__GIVEN RECORDS__.
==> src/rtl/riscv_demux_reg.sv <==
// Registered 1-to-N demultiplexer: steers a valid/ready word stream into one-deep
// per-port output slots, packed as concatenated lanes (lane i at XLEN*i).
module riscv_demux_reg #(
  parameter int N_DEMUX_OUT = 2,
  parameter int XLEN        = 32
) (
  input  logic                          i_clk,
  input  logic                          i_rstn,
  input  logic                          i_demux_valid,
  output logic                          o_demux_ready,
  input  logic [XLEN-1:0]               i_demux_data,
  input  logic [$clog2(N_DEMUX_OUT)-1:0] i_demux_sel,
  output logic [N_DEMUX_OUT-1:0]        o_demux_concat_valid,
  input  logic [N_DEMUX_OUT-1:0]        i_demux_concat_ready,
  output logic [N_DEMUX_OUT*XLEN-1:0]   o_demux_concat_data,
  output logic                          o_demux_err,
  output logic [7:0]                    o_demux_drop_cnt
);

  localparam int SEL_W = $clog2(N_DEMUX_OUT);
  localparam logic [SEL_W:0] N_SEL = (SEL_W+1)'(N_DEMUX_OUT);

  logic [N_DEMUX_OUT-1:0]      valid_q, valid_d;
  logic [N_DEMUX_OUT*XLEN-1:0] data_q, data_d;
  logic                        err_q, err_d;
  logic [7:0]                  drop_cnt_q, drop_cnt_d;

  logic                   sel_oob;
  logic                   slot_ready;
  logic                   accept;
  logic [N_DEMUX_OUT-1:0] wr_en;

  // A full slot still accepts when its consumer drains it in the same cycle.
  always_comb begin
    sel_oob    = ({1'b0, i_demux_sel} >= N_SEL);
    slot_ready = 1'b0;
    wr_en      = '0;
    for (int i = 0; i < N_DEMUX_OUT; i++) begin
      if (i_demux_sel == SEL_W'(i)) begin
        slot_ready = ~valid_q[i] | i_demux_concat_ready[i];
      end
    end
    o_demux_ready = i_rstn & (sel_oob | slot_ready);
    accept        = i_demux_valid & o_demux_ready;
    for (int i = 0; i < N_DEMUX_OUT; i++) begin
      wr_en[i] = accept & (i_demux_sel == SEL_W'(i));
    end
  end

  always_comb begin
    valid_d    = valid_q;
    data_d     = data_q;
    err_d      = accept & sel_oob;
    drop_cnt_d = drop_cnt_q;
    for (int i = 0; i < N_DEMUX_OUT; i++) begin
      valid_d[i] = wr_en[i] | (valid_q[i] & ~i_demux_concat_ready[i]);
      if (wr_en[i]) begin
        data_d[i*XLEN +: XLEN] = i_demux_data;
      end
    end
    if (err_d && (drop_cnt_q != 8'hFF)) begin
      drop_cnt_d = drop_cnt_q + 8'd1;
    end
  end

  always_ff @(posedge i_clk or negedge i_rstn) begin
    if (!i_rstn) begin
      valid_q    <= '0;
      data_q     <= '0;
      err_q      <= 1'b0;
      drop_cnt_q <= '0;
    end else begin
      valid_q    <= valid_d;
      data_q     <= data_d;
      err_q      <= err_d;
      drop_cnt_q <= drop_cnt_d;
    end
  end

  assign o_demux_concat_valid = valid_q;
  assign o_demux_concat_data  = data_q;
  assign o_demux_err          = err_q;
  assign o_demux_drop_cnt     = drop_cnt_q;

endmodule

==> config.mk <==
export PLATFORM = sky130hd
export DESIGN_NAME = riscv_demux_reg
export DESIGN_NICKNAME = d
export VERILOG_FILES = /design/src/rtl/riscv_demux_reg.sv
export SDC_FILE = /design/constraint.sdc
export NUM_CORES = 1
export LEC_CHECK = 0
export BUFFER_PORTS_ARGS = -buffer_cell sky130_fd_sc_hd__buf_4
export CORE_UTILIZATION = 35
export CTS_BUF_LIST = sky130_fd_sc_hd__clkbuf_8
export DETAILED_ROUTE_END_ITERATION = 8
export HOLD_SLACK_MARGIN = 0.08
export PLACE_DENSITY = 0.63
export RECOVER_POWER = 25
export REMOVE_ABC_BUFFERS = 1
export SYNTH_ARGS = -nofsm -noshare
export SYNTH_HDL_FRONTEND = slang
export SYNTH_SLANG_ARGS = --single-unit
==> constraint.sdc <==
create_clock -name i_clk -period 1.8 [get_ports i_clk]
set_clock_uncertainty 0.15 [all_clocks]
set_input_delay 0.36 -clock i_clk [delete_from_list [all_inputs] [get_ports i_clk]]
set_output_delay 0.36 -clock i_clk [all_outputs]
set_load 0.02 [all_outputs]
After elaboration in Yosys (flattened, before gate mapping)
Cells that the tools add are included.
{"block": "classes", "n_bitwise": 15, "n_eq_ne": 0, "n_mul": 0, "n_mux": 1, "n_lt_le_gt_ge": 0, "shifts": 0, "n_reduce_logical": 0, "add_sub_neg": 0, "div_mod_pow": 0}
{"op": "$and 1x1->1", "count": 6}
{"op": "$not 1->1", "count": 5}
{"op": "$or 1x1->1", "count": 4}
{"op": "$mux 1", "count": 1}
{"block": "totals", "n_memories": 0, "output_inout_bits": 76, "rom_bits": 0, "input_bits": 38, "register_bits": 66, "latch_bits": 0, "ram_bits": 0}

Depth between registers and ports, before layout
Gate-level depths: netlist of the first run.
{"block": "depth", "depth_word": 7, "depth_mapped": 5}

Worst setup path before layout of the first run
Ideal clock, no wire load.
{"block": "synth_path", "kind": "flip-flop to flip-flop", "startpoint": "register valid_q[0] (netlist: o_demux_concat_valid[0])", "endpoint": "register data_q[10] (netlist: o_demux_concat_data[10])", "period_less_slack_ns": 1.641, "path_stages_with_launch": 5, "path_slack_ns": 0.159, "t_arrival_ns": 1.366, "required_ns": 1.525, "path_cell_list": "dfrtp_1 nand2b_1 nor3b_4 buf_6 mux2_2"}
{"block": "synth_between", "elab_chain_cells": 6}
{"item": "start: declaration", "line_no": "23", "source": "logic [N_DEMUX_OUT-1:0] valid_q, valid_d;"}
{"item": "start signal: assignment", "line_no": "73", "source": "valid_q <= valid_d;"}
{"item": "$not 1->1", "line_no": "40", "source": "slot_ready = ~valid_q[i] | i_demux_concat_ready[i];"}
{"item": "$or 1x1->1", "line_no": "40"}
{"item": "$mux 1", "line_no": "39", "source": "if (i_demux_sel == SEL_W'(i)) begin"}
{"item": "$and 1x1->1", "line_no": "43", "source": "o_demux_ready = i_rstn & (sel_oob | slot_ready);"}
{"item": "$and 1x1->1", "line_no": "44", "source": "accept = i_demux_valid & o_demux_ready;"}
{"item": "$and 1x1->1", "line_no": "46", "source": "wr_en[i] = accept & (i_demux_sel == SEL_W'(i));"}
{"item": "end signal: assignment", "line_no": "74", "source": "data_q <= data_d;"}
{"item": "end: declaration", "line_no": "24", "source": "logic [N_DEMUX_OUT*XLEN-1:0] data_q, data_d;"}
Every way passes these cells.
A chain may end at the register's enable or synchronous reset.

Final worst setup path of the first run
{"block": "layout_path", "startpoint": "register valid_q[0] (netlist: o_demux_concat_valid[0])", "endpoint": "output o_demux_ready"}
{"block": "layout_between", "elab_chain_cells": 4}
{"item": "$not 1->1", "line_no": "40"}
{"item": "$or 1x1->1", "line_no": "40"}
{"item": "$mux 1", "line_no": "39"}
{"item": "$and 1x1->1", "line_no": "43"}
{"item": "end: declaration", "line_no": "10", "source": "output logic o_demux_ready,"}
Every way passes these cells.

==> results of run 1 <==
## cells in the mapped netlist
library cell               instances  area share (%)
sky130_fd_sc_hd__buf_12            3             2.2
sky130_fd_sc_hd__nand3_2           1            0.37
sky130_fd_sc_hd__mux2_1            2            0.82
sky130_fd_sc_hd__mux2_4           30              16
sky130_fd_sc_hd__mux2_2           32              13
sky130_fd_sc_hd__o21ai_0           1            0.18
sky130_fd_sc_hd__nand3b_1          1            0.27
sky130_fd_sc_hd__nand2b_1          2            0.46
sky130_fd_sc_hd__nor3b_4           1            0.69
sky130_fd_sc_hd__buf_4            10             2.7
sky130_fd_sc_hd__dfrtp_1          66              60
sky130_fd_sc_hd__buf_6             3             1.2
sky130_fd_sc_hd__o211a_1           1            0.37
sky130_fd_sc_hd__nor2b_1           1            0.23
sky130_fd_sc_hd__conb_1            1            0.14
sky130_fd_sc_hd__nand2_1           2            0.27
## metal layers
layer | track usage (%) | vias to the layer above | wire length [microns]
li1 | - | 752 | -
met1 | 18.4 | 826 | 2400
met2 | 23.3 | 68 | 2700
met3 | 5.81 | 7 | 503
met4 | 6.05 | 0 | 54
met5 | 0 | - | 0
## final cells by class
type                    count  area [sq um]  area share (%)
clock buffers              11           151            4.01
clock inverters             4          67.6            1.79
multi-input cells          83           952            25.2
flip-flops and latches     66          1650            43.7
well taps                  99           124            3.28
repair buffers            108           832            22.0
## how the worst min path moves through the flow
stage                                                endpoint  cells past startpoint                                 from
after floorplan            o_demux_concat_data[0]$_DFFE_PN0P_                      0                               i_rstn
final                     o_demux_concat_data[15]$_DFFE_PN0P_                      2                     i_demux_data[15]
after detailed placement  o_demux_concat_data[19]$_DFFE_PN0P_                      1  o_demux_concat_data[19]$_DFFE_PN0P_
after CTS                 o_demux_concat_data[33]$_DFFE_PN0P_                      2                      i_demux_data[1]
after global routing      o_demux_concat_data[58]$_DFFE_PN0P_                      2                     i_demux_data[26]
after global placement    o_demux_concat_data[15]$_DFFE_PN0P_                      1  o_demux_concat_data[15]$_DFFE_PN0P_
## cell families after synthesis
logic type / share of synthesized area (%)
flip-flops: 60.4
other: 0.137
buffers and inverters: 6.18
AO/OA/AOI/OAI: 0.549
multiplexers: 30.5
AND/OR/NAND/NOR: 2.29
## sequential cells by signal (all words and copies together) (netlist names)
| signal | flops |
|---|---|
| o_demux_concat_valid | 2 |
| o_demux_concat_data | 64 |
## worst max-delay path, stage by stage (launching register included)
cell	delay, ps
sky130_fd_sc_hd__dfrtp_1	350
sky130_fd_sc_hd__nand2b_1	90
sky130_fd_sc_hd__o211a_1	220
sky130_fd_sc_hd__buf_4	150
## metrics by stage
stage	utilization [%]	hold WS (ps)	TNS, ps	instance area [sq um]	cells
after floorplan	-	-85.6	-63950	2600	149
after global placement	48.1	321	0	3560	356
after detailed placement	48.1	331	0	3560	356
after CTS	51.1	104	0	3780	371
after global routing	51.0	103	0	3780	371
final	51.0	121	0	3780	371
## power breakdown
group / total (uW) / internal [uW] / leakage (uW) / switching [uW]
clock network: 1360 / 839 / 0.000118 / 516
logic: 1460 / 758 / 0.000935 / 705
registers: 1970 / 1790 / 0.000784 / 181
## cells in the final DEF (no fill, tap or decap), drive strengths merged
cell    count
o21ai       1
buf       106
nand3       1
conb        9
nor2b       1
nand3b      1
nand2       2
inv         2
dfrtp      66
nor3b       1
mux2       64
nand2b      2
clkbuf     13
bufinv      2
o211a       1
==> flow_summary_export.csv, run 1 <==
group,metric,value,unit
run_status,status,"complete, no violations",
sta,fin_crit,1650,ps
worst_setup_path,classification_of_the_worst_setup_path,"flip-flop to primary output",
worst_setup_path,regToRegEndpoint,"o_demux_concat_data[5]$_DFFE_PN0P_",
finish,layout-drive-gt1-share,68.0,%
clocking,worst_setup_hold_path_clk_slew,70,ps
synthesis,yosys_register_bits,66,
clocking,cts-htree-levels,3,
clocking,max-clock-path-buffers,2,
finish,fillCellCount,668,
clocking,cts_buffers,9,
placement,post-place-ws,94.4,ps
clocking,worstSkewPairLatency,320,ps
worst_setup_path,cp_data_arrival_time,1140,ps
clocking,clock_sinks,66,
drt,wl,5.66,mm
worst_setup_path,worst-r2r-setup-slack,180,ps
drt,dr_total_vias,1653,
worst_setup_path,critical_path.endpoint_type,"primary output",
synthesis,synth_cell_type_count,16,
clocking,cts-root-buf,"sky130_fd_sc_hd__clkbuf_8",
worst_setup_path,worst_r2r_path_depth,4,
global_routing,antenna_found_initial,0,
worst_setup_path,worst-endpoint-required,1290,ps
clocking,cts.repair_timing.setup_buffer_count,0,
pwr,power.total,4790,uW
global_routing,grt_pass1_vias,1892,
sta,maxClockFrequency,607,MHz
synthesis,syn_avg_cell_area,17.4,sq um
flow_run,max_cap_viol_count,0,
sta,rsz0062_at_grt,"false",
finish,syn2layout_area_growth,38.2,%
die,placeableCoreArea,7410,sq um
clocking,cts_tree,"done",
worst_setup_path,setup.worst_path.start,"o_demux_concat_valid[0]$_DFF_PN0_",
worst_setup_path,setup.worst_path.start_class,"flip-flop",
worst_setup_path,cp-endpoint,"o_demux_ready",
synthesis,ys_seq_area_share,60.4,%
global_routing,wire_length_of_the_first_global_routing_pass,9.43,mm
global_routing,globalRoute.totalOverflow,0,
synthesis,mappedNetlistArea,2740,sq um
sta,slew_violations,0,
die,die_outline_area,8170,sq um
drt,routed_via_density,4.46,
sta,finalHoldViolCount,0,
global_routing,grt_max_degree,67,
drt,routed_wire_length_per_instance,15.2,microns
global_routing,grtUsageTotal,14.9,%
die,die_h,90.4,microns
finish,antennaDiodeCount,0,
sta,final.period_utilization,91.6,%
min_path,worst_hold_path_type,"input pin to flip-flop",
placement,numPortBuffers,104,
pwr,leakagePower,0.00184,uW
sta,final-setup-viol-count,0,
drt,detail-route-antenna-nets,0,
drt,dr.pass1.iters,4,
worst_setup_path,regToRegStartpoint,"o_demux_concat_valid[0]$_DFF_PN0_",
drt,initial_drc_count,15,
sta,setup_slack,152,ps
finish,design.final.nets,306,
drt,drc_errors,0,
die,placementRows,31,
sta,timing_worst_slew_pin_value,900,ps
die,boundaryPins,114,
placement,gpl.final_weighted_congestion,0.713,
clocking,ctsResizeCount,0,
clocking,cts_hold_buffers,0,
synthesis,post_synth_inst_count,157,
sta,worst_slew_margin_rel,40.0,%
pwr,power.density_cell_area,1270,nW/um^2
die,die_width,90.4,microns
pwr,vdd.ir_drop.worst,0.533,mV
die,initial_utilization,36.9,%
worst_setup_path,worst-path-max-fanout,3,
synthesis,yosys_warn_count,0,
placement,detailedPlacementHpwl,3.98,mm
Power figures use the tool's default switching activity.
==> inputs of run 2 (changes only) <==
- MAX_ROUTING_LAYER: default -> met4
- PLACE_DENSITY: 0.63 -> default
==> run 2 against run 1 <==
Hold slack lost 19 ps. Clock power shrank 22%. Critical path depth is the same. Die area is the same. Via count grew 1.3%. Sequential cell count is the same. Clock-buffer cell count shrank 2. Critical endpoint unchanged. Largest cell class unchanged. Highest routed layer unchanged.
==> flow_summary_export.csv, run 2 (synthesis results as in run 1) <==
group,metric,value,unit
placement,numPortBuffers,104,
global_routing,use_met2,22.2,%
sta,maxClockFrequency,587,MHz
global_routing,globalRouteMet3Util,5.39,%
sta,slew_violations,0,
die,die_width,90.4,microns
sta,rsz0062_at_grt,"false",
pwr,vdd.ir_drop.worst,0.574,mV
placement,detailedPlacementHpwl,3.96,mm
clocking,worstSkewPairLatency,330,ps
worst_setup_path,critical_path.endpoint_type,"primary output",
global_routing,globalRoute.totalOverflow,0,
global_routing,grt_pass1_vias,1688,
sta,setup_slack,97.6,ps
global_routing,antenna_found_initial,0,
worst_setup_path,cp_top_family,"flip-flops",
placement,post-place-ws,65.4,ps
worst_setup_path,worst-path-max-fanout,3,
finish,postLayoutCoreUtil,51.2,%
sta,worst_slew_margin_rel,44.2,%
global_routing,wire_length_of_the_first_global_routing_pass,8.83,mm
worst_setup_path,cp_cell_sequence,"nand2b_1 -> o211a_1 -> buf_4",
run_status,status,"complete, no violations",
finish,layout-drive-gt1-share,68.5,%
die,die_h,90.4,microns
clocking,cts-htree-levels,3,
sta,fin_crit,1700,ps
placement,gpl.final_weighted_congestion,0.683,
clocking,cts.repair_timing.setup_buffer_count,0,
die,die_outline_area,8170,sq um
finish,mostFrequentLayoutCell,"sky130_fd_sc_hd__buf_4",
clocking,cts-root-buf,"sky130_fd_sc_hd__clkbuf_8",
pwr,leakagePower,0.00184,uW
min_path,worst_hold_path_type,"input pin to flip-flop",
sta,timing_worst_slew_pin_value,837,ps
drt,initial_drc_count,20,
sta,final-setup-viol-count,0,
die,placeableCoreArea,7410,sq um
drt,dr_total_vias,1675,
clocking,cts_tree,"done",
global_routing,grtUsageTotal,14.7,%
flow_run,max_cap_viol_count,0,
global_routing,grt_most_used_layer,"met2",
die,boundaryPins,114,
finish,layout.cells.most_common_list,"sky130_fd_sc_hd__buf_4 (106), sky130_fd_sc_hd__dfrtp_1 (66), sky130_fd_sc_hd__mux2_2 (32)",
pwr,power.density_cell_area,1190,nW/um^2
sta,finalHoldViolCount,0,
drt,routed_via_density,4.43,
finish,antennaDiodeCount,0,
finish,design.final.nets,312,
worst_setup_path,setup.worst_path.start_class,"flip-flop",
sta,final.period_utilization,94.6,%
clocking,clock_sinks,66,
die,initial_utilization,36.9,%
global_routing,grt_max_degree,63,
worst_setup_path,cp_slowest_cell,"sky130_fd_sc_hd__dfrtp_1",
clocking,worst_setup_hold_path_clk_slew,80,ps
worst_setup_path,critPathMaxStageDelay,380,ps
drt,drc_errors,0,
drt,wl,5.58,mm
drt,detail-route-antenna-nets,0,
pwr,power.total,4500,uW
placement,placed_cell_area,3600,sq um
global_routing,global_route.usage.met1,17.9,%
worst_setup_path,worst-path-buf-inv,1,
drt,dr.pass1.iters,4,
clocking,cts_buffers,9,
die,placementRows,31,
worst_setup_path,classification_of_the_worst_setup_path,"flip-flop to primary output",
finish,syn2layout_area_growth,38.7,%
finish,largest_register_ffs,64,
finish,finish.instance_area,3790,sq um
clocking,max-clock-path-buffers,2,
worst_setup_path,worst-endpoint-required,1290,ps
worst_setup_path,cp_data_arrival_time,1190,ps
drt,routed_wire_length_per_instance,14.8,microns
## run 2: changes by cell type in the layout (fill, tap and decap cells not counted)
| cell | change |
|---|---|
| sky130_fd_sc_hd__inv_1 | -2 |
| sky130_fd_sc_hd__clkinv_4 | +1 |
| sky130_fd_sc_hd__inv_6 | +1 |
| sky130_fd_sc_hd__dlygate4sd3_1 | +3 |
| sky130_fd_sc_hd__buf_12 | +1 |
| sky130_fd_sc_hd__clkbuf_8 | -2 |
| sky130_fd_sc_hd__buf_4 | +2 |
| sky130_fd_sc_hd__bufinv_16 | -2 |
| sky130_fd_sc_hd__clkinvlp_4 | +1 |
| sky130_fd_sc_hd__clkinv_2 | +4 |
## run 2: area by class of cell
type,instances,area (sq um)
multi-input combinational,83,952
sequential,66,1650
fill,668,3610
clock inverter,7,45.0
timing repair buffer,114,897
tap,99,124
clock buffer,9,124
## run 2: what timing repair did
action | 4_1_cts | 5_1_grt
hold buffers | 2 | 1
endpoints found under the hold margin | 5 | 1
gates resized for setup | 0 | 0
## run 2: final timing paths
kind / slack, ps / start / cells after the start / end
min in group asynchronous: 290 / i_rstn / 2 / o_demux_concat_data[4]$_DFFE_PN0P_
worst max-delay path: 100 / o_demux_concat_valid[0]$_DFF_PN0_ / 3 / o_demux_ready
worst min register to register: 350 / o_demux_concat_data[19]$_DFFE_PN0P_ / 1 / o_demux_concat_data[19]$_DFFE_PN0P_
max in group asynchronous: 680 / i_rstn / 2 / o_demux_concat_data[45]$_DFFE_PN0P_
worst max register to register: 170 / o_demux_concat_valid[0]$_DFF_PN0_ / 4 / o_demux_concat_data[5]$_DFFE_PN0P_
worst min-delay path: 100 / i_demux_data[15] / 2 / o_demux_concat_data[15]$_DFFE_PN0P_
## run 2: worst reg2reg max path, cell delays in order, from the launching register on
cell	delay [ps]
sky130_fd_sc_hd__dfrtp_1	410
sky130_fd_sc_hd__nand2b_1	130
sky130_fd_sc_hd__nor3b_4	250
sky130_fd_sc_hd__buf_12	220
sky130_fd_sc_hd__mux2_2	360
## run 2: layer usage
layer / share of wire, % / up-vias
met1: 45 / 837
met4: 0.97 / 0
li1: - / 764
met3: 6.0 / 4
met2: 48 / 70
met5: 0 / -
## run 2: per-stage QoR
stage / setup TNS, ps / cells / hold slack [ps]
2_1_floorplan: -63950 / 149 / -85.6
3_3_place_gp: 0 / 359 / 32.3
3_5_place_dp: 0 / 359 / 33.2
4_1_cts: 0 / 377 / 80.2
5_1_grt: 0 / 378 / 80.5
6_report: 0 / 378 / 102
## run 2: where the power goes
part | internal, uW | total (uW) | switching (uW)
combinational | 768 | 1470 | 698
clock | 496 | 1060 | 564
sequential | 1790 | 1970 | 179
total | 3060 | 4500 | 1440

__YOUR TASK__. Each line carrying the string "results" should be copied out from the entries.

__RESPONSE__.
==> results of run 1 <==
==> flow_summary_export.csv, run 2 (synthesis results as in run 1) <==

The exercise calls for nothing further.